Below are the entries; give again exactly the lines from the one mentioning "met1 | 0.49 | 726" through the one mentioning "xor2_1 | 7 |", inclusive.

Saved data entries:
----------------------------------------
`config.mk`:
```
export PLATFORM = sky130hd
export DESIGN_NAME = control_cmd
export DESIGN_NICKNAME = d
export VERILOG_FILES = /design/src/rtl/control_pkg.sv /design/src/rtl/control_counter.sv /design/src/rtl/control_cmd.sv
export SDC_FILE = /design/constraint.sdc
export NUM_CORES = 1
export LEC_CHECK = 0
export BUFFER_PORTS_ARGS = -buffer_cell sky130_fd_sc_hd__buf_2
export CAP_MARGIN = 20
export CORE_UTILIZATION = 50
export DETAILED_ROUTE_END_ITERATION = 6
export GPL_TIMING_DRIVEN = 0
export PLACE_DENSITY = 0.73
export SYNTH_ARGS = -nofsm -noshare
export SYNTH_HDL_FRONTEND = slang
export SYNTH_SLANG_ARGS = --single-unit
export TNS_END_PERCENT = 20
```
`constraint.sdc`:
```
create_clock -name iClock -period 2.4 [get_ports iClock]
set_input_delay 0.12 -clock iClock [delete_from_list [all_inputs] [get_ports iClock]]
set_output_delay 0.12 -clock iClock [all_outputs]
set_load 0.01 [all_outputs]
```
`src/rtl/control_pkg.sv`:
```
`timescale 1ns/100ps
// Shared definitions for the control_cmd block: FSM encoding, widths and the
// init-counter load helper.
package control_pkg;

    localparam int CTRL_WIDTH = 32;
    localparam int INIT_CNT_W = 8;

    typedef enum logic [1:0] {
        ST_IDLE = 2'd0,
        ST_INIT = 2'd1,
        ST_RUN  = 2'd2,
        ST_HOLD = 2'd3
    } state_t;

    // INIT is left when the counter reads zero, so it is loaded with cycles-1.
    function automatic logic [INIT_CNT_W-1:0] init_load(input int cycles);
        return INIT_CNT_W'(cycles - 1);
    endfunction

endpackage

```
`src/rtl/control_counter.sv`:
```
`timescale 1ns/100ps
// WIDTH-bit enabled incrementer with registered valid strobe and wrap pulse.
// Asynchronous active-low clear.
module control_counter
    import control_pkg::*;
#(
    parameter int WIDTH = CTRL_WIDTH
) (
    input  logic             clk,
    input  logic             rst_n,
    input  logic             enable,
    output logic [WIDTH-1:0] count,
    output logic             valid,
    output logic             wrap
);

    localparam logic [WIDTH-1:0] ONE = {{(WIDTH-1){1'b0}}, 1'b1};

    always_ff @(posedge clk or negedge rst_n) begin
        if (!rst_n) begin
            count <= '0;
            valid <= 1'b0;
            wrap  <= 1'b0;
        end else begin
            // valid/wrap describe the increment taken on this edge, so wrap implies valid.
            valid <= enable;
            wrap  <= enable && (count == '1);
            if (enable) begin
                count <= count + ONE;
            end
        end
    end

endmodule

```
`src/rtl/control_cmd.sv`:
```
`timescale 1ns/100ps
// Control block: sticky out-of-reset flag, fixed INIT delay, then a gated
// free-running data counter with valid strobe and wrap pulse.
module control_cmd
    import control_pkg::*;
#(
    parameter int WIDTH       = CTRL_WIDTH,
    parameter int INIT_CYCLES = 4
) (
    input  logic             iClock,
    input  logic             iReset_n,
    input  logic             iEnable,
    output logic             oPaseePorReset,
    output logic [WIDTH-1:0] oData,
    output logic             oValid,
    output logic             oWrap,
    output logic [1:0]       oState
);

    localparam logic [INIT_CNT_W-1:0] INIT_LOAD = init_load(INIT_CYCLES);
    localparam logic [INIT_CNT_W-1:0] CNT_ONE   = INIT_CNT_W'(1);

    state_t                state;
    logic [INIT_CNT_W-1:0] init_cnt;
    logic                  run_en;

    // Increments only on an edge seen in RUN, so the HOLD->RUN edge is a bubble.
    assign run_en = (state == ST_RUN) && iEnable;
    assign oState = state;

    always_ff @(posedge iClock or negedge iReset_n) begin
        if (!iReset_n) begin
            state          <= ST_IDLE;
            init_cnt       <= '0;
            oPaseePorReset <= 1'b0;
        end else begin
            case (state)
                ST_IDLE: begin
                    state          <= ST_INIT;
                    oPaseePorReset <= 1'b1;
                    init_cnt       <= INIT_LOAD;
                end
                ST_INIT: begin
                    if (init_cnt == '0) begin
                        state <= ST_RUN;
                    end else begin
                        init_cnt <= init_cnt - CNT_ONE;
                    end
                end
                ST_RUN: begin
                    if (!iEnable) begin
                        state <= ST_HOLD;
                    end
                end
                ST_HOLD: begin
                    if (iEnable) begin
                        state <= ST_RUN;
                    end
                end
                default: state <= ST_IDLE;
            endcase
        end
    end

    control_counter #(
        .WIDTH (WIDTH)
    ) u_counter (
        .clk    (iClock),
        .rst_n  (iReset_n),
        .enable (run_en),
        .count  (oData),
        .valid  (oValid),
        .wrap   (oWrap)
    );

endmodule

```
==> metrics.txt <==
outcome finished clean; DRC errors left 0; initial antenna violation count 0; worst skew pair latency 0.29 ns; sequential element share of the synthesized area 0.531; Max Freq 539 MHz; setup bufs post-CTS 0; GRT Total Usage 0.197; hold_sp iEnable; fin. max-slew vios 0; Max Cap Viol 0; Initial Util 0.526; slew of the pin with the lowest slew margin 0.632 ns; Leak Pwr 1.28 nW; Setup CP Type reg2reg; Main synth FF type dfrtp_1; die height 67.1 um; Die W 67.1 um; Detailed Place HPWL 2700 um; Comb pwr share 0.103; class of the worst hold path in2reg; CTS tree done; CTS buffer count 5; vias 1,530; layout cells sized above 1 0.241; crit share post-route 0.774; Reg2Reg Depth 6; Slew headroom 0.576; routed vias/inst 5.43; num ports 40; fin nets 238; Top Usage Layer GRT met1; arrival time worst endpoint 2.04 ns; global route overflow 0; Global Route met3 Usage 0.0428; Hold Vio Cnt, Final 0; post-synth top area share 0.531; die area 4510 um2; Setup crit end kind flop; Detailed Routing Iterations Pass 1 4; # clock sinks 45; Root Driver clkbuf_8; RR Endpoint init_cnt[3]$_DFFE_PN0P_; first-pass GRT wire length 6520 um; clock skew 0.00349 ns; Min-Delay Path Depth 2; Power, Total 1.48 mW; Clock Path Buffers 2; fin crit period 1.86 ns; synthesized area per cell 11.5 um2; Netlist cell types 38; RSZ-0062 raised after global routing no; Ys Warns 0; cell taking the most area after synthesis dfrtp_1; worst min-delay path endpoint oState[0]$_DFFE_PN0P_; Cell Int Power 1.10 mW; PD cells 594 nW/um2; Core ar. 4030 um2; buffers and inverters on the worst path 1; CP delay by family, top simple AND/OR/NAND/NOR gates; Psw 385 uW; DP Cell Count 273; number of enable flip-flop cells after synthesis 0; non-filler cells, final 282; Resized cells post-CTS 0; vias in the first global route 1,361; Critical R2R Launch init_cnt[1]$_DFFE_PN0P_; area grow syn2layout 17.6%; WHS 0.0803 ns; largest net degree at the start of global routing 46; Worst EP required 2.58 ns; htree depth 2; drt wl/cell 13.8 um; CP Cell Sequence inv_1 -> ha_1 -> nor3b_1 -> a21oi_1 -> and3_1 -> a211o_1; CP startpoint kind flop; worst vdd ir 0.347 mV; final wirelength 3900 um; Routability Congestion 0.765; Syn Nets 190; largest incremental delay on the critical path 0.40 ns; synthesized flop and latch total 45; Clock Power Share 0.315; Post-Syn Area 2120 um2; setup TNS 0 ns; Flop pwr share 0.582; largest cells by area after synthesis dfrtp_1 (53%), xnor2_1 (11%), nand4_1 (4.7%); met2 Use GR 0.280; met1 Resource Use GR 0.290; initial drt markers 108; async set or reset register ratio after synthesis 1.00; Worst path slowest cell dfrtp_1; setup violators final 0; Antenna Nets Post-Route 0; Switching Fraction 0.260; Reg2Reg Setup Slack 0.54 ns; PortBufs 39; Synth Instances 184; clock-pin slew on the worst setup and hold paths 0.08 ns; Core Rows 23; ANT cells 0; Max Fanout on Critical Path 5
-- metal layers --
metal | part of all wire | vias to the layer above
met4 | 0.014 | 0
met2 | 0.45 | 40
met5 | 0 | -
met1 | 0.49 | 726
li1 | - | 759
met3 | 0.044 | 5
-- Yosys cell counts (2+ instances only) --
| cell | number |
|---|---|
| dfrtp_1 | 45 |
| nor3_1 | 4 |
| nand4_1 | 16 |
| ha_1 | 3 |
| nor2_1 | 8 |
| o21ai_0 | 5 |
| mux2i_1 | 3 |
| nand2_1 | 14 |
| xnor2_1 | 26 |
| xor2_1 | 7 |
| a21oi_1 | 2 |
| and3_1 | 8 |
| inv_1 | 4 |
| nand3_1 | 9 |
| nor4_1 | 4 |
| and2_1 | 4 |
-- what timing repair did --
| item | 4_1_cts | 5_1_grt |
|---|---|---|
| endpoints found under the setup margin | 0 | 0 |
| hold endpoints to repair | 0 | 45 |
| hold buffers | 0 | 1 |
-- worst register-to-register path: stages (launching register included) --
cell     delay, ns
dfrtp_1       0.40
inv_1         0.10
ha_1          0.16
nor3b_1       0.36
a21oi_1       0.25
and3_1        0.23
a211o_1       0.25
-- through the flow --
stage               worst slack (ns)  utilization  cell area (um2)
finish                         0.543        0.619             2490
global route                   0.376        0.619             2490
CTS                            0.539        0.612             2460
detailed placement             0.544        0.590             2380
global placement               0.577        0.590             2380
floorplan                      0.732            -             2120
-- power by group through the flow --
| stage | sequential [mW] | clock, mW | combinational (mW) |
|---|---|---|---|
| 3_3_place_gp | 0.878 | 0 | 0.147 |
| 3_5_place_dp | 0.876 | 0 | 0.150 |
| 5_1_grt | 0.871 | 0.511 | 0.174 |
| 4_1_cts | 0.863 | 0.479 | 0.150 |
| 6_report | 0.862 | 0.467 | 0.153 |
| 2_1_floorplan | 0.887 | 0 | 0.0613 |
-- how the worst max path moves through the flow --
| stage | cells after the start | slack (ns) | end | start |
|---|---|---|---|---|
| after floorplan | 6 | 0.73 | init_cnt[3]$_DFFE_PN0P_ | init_cnt[0]$_DFFE_PN0P_ |
| after CTS | 6 | 0.54 | init_cnt[3]$_DFFE_PN0P_ | init_cnt[1]$_DFFE_PN0P_ |
| after global routing | 6 | 0.38 | init_cnt[3]$_DFFE_PN0P_ | init_cnt[1]$_DFFE_PN0P_ |
| after detailed placement | 6 | 0.54 | init_cnt[3]$_DFFE_PN0P_ | init_cnt[1]$_DFFE_PN0P_ |
| final | 6 | 0.54 | init_cnt[3]$_DFFE_PN0P_ | init_cnt[1]$_DFFE_PN0P_ |
| after global placement | 6 | 0.58 | init_cnt[3]$_DFFE_PN0P_ | init_cnt[1]$_DFFE_PN0P_ |
-- sequential cells by signal, summed over array words and instances, names as in the netlist --
signal           count
u_counter.count     32
init_cnt             8
oState               2
oPaseePorReset       1
u_counter.valid      1
u_counter.wrap       1
-- cells in the final DEF (no fill, tap or decap), types with 2 or more instances in the layout --
cell and instances:
nand2_1 14, xor2_1 7, ha_1 3, o21ai_0 5, mux2i_1 3, nand4_1 16
a21oi_1 2, nand3_1 9, nor2_1 8, dfrtp_1 45, xnor2_1 26, and2_1 4
nor3_1 4, nor4_1 4, and3_1 8, clkbuf_8 6, inv_1 4, buf_2 39
-- cell type report --
cell class	count	area [um2]
inverters	4	15.0
clock buffers	7	86.3
well taps	50	62.6
fillers	352	1530
plain buffers	1	11.3
multi-input cells	134	968
repair buffers	41	225
flip-flops and latches	45	1130
-- cells by family (layout without fill, tap and decap cells) --
kind of cell	count (synthesis)	in the layout	synth area share
DFF	45	45	0.531
and+or+nand+nor	81	81	0.244
AOI/OAI and AO/OA	14	14	0.0448
muxes	3	3	0.0142
xor gates and xnor gates	33	33	0.136
buffers and inverters	5	53	0.0124
adders and majority gates	3	3	0.0177
No activity file was read; power rests on OpenSTA's default activity.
----------------------------------------
WRITTEN SOLUTION =>
met1 | 0.49 | 726
li1 | - | 759
met3 | 0.044 | 5
-- Yosys cell counts (2+ instances only) --
| cell | number |
|---|---|
| dfrtp_1 | 45 |
| nor3_1 | 4 |
| nand4_1 | 16 |
| ha_1 | 3 |
| nor2_1 | 8 |
| o21ai_0 | 5 |
| mux2i_1 | 3 |
| nand2_1 | 14 |
| xnor2_1 | 26 |
| xor2_1 | 7 |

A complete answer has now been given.